DATA EXTRACTS Start Marker
`src/rtl/asip_pkg.sv`:
```
// Shared widths and the writeback-stage state encoding for the ASIP datapath.
package asip_pkg;
    localparam int DATA_W = 32;
    localparam int LANES  = 4;
    localparam int VEC_W  = LANES * DATA_W;
    localparam int ADDR_W = 32;
    localparam int REG_W  = 4;
    localparam int BEAT_W = $clog2(LANES);

    typedef enum logic [1:0] {
        IDLE   = 2'd0,
        ACCESS = 2'd1,
        DONE   = 2'd2
    } mws_state_t;
endpackage

```
`src/rtl/vec_lane_packer.sv`:
```
// Beat counter plus lane select: extracts the store lane for the current beat
// and inserts returned read data into the matching lane of the load buffer.
module vec_lane_packer
    import asip_pkg::*;
(
    input  logic              clk,
    input  logic              rst,
    input  logic              start,
    input  logic              adv,
    input  logic              vf,
    input  logic [VEC_W-1:0]  sdata,
    input  logic [VEC_W-1:0]  rbuf,
    input  logic [DATA_W-1:0] rdata,
    output logic [BEAT_W-1:0] beat,
    output logic [DATA_W-1:0] wdata,
    output logic [VEC_W-1:0]  rbuf_next,
    output logic              last_beat
);
    always_ff @(posedge clk or negedge rst) begin
        if (!rst) begin
            beat <= '0;
        end else if (start) begin
            beat <= '0;
        end else if (adv) begin
            beat <= beat + 1'b1;
        end
    end

    assign wdata = sdata[beat*DATA_W +: DATA_W];

    always_comb begin
        rbuf_next = rbuf;
        rbuf_next[beat*DATA_W +: DATA_W] = rdata;
    end

    // Scalar accesses never advance past beat 0, so every beat is the last.
    assign last_beat = vf ? (beat == BEAT_W'(LANES - 1)) : 1'b1;
endmodule

```
`src/rtl/mem_writeback_stage.sv`:
```
// Memory/writeback stage: ALU pass-through or scalar/vector memory access over a
// single-word req/ack port, then a one-cycle writeback pulse to the register files.
// Handshake: upstream result is taken when in_valid && in_ready; memory beat
// completes when mem_req && mem_ack, with request fields held stable until then.
module mem_writeback_stage
    import asip_pkg::*;
(
    input  logic              clk,
    input  logic              rst,
    input  logic              in_valid,
    output logic              in_ready,
    input  logic              VF_in,
    input  logic              MemRead,
    input  logic              MemWrite,
    input  logic              WBEn_in,
    input  logic [REG_W-1:0]  R_V_dest_in,
    input  logic [VEC_W-1:0]  ALURES_in,
    input  logic [VEC_W-1:0]  StoreData,
    output logic              mem_req,
    output logic              mem_we,
    output logic [ADDR_W-1:0] mem_addr,
    output logic [DATA_W-1:0] mem_wdata,
    input  logic              mem_ack,
    input  logic [DATA_W-1:0] mem_rdata,
    output logic              wb_valid,
    output logic              WBEn3,
    output logic              VF3,
    output logic [REG_W-1:0]  R_V_dest3,
    output logic [VEC_W-1:0]  ResRV,
    output mws_state_t        state_dbg
);
    mws_state_t        state;
    logic              vf_q, load_q, store_q, wben_q;
    logic [REG_W-1:0]  dest_q;
    logic [ADDR_W-1:0] base_q;
    logic [VEC_W-1:0]  sdata_q, rbuf_q, rbuf_next;
    logic [BEAT_W-1:0] beat;
    logic [DATA_W-1:0] lane_wdata;
    logic              last_beat, is_mem, start;

    assign is_mem    = MemRead | MemWrite;
    assign start     = (state == IDLE) & in_valid & is_mem;
    assign in_ready  = (state == IDLE);
    assign mem_req   = (state == ACCESS);
    assign mem_we    = mem_req & store_q;
    assign mem_addr  = mem_req ? base_q + ADDR_W'({beat, 2'b00}) : '0;
    assign mem_wdata = mem_we ? lane_wdata : '0;
    assign state_dbg = state;

    vec_lane_packer u_packer (
        .clk       (clk),
        .rst       (rst),
        .start     (start),
        .adv       (mem_req & mem_ack),
        .vf        (vf_q),
        .sdata     (sdata_q),
        .rbuf      (rbuf_q),
        .rdata     (mem_rdata),
        .beat      (beat),
        .wdata     (lane_wdata),
        .rbuf_next (rbuf_next),
        .last_beat (last_beat)
    );

    always_ff @(posedge clk or negedge rst) begin
        if (!rst) begin
            state     <= IDLE;
            vf_q      <= 1'b0;
            load_q    <= 1'b0;
            store_q   <= 1'b0;
            wben_q    <= 1'b0;
            dest_q    <= '0;
            base_q    <= '0;
            sdata_q   <= '0;
            rbuf_q    <= '0;
            wb_valid  <= 1'b0;
            WBEn3     <= 1'b0;
            VF3       <= 1'b0;
            R_V_dest3 <= '0;
            ResRV     <= '0;
        end else begin
            wb_valid <= 1'b0;
            WBEn3    <= 1'b0;
            case (state)
                IDLE: begin
                    if (in_valid && is_mem) begin
                        vf_q    <= VF_in;
                        load_q  <= MemRead;
                        // A request flagged as both load and store behaves as a load.
                        store_q <= MemWrite & ~MemRead;
                        wben_q  <= WBEn_in;
                        dest_q  <= R_V_dest_in;
                        base_q  <= ALURES_in[ADDR_W-1:0];
                        sdata_q <= StoreData;
                        rbuf_q  <= '0;
                        state   <= ACCESS;
                    end else if (in_valid) begin
                        wb_valid  <= 1'b1;
                        WBEn3     <= WBEn_in;
                        VF3       <= VF_in;
                        R_V_dest3 <= R_V_dest_in;
                        ResRV     <= ALURES_in;
                    end
                end
                ACCESS: begin
                    if (mem_ack) begin
                        if (load_q) rbuf_q <= rbuf_next;
                        if (last_beat) begin
                            state     <= DONE;
                            wb_valid  <= 1'b1;
                            WBEn3     <= wben_q & load_q;
                            VF3       <= vf_q;
                            R_V_dest3 <= dest_q;
                            ResRV     <= load_q ? rbuf_next : '0;
                        end
                    end
                end
                DONE:    state <= IDLE;
                default: state <= IDLE;
            endcase
        end
    end
endmodule

```
`config.mk`:
```
export PLATFORM = sky130hd
export DESIGN_NAME = mem_writeback_stage
export DESIGN_NICKNAME = d
export VERILOG_FILES = /design/src/rtl/asip_pkg.sv /design/src/rtl/vec_lane_packer.sv /design/src/rtl/mem_writeback_stage.sv
export SDC_FILE = /design/constraint.sdc
export NUM_CORES = 1
export LEC_CHECK = 0
export CAP_MARGIN = 5
export CORE_AREA = 2 2 207 209
export DETAILED_ROUTE_END_ITERATION = 16
export DIE_AREA = 0 0 209 211
export PLACE_DENSITY = 0.83
export SLEW_MARGIN = 40
export SYNTH_ARGS = -nofsm -noshare
export SYNTH_HDL_FRONTEND = slang
export SYNTH_SLANG_ARGS = --single-unit
```
`constraint.sdc`:
```
create_clock -name clk -period 3.65 [get_ports clk]
set_clock_uncertainty 0.05 [all_clocks]
set_input_delay 0.73 -clock clk [delete_from_list [all_inputs] [get_ports clk]]
set_output_delay 0.73 -clock clk [all_outputs]
set_load 0.05 [all_outputs]
```
After elaboration in Yosys (flattened, before gate mapping)
Cells that the tools add are included.
{"block": "op_classes", "shifts": 3, "n_bitwise": 8, "n_reduce_logical": 8, "mux": 40, "eq_ne": 8, "add_sub_neg": 3}
{"operator": "128-bit 2-to-1 mux", "count": 8}
{"operator": "128-bit one-hot mux with 2 select lines", "count": 2}
{"operator": "128-bit bitwise mux", "count": 1}
{"operator": "32-bit by 34-bit variable shift with 128-bit output (first input constant)", "count": 1}
{"operator": "128-bit by 8-bit indexed part select with 32-bit output", "count": 1}
{"operator": "32-bit by 34-bit indexed part select with 128-bit output", "count": 1}
{"operator": "32-bit 2-to-1 mux", "count": 2}
{"operator": "7-bit negation with 34-bit output", "count": 1}
{"operator": "32-bit by 4-bit adder with 32-bit output", "count": 1}
{"operator": "4-bit 2-to-1 mux", "count": 4}
{"operator": "1-bit 2-to-1 mux", "count": 13}
{"operator": "2-bit 2-to-1 mux", "count": 5}
{"operator": "2-bit by 1-bit inequality test with 1-bit output (second input constant)", "count": 4}
{"operator": "4-bit one-hot mux with 2 select lines", "count": 1}
{"operator": "1-bit bitwise AND", "count": 6}
{"operator": "1-bit one-hot mux with 2 select lines", "count": 3}
{"operator": "5-bit AND reduction", "count": 1}
{"operator": "2-bit inequality test (second input constant)", "count": 2}
{"operator": "2-bit one-hot mux with 2 select lines", "count": 1}
{"operator": "4-bit AND reduction", "count": 1}
{"operator": "2-bit nonzero test", "count": 2}
{"operator": "3-bit AND reduction", "count": 1}
{"operator": "2-bit by 1-bit adder with 2-bit output (second input constant)", "count": 1}
{"operator": "2-bit by 1-bit == test with 1-bit output (second input constant)", "count": 1}
{"operator": "6 further kinds", "count": 6}
{"block": "totals", "elab_cells": 85, "ff_bits": 435, "output_inout_bits": 204, "inputBits": 300}

Logic depth before layout (Yosys ltp)
Gate-level depths: netlist (run 1).
{"block": "depth", "word_depth": 7, "ltp_mapped": 10, "mapped_depth_nobuf": 6}

Hierarchy
Synthesis (run 1) repeated with hierarchy kept, for this count alone.
{"block": "unflattened", "cells_unflattened": 2107, "hier_area_um2": 21879.7}
{"module": "mem_writeback_stage", "seq_area_each_um2": 10835.4, "instances": 1, "cells_per_inst": 1743, "area_per_inst_um2": 18491.5}
{"module": "vec_lane_packer", "seq_area_each_um2": 50.0, "instances": 1, "cells_per_inst": 364, "area_per_inst_um2": 3388.2}

Least setup slack after synthesis (run 1)
Ideal clock, no wire load.
{"block": "synth_path", "path_kind": "flip-flop to output port", "startpoint": "reg u_packer.beat[0]", "endpoint": "out mem_addr[28]", "t_arrival_ns": 3.309, "path_stages_with_launch": 7, "t_required_ns": 2.870, "n_path_buf": 1, "path_slack_ns": -0.439, "path_cell_list": "dfrtp_1 > ha_1 > fa_1 > nand4_1 > or4_1 > buf_2 > o41ai_1"}
{"block": "synth_between", "elab_chain_len": 2}
{"element": "start, declared", "line": "vec_lane_packer.sv:14", "text": "output logic [BEAT_W-1:0] beat,"}
{"element": "start signal, assigned", "line": "vec_lane_packer.sv:25", "text": "beat <= beat + 1'b1;"}
{"element": "32-bit by 4-bit adder with 32-bit output", "line": "mem_writeback_stage.sv:46", "text": "assign mem_addr = mem_req ? base_q + ADDR_W'({beat, 2'b00}) : '0;"}
{"element": "32-bit 2-to-1 mux", "line": "mem_writeback_stage.sv:46"}
{"element": "end, declared", "line": "mem_writeback_stage.sv:21", "text": "output logic [ADDR_W-1:0] mem_addr,"}
Every way passes these cells.

Final worst setup path (run 1)
{"block": "layout_path", "startpoint": "reg base_q[3]", "endpoint": "out mem_addr[31]"}
{"block": "layout_between", "elab_chain_len": 2}
{"element": "start, declared", "line": "mem_writeback_stage.sv:35", "text": "logic [ADDR_W-1:0] base_q;"}
{"element": "start signal, assigned", "line": "mem_writeback_stage.sv:93", "text": "base_q <= ALURES_in[ADDR_W-1:0];"}
{"element": "32-bit by 4-bit adder with 32-bit output", "line": "mem_writeback_stage.sv:46"}
{"element": "32-bit 2-to-1 mux", "line": "mem_writeback_stage.sv:46"}
Every way passes these cells.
DATA EXTRACTS End Marker
## EXERCISE PROMPT
In the records above, find each line holding "select" and copy it.

## SOLUTION
// Beat counter plus lane select: extracts the store lane for the current beat
{"operator": "128-bit one-hot mux with 2 select lines", "count": 2}
{"operator": "128-bit by 8-bit indexed part select with 32-bit output", "count": 1}
{"operator": "32-bit by 34-bit indexed part select with 128-bit output", "count": 1}
{"operator": "4-bit one-hot mux with 2 select lines", "count": 1}
{"operator": "1-bit one-hot mux with 2 select lines", "count": 3}
{"operator": "2-bit one-hot mux with 2 select lines", "count": 1}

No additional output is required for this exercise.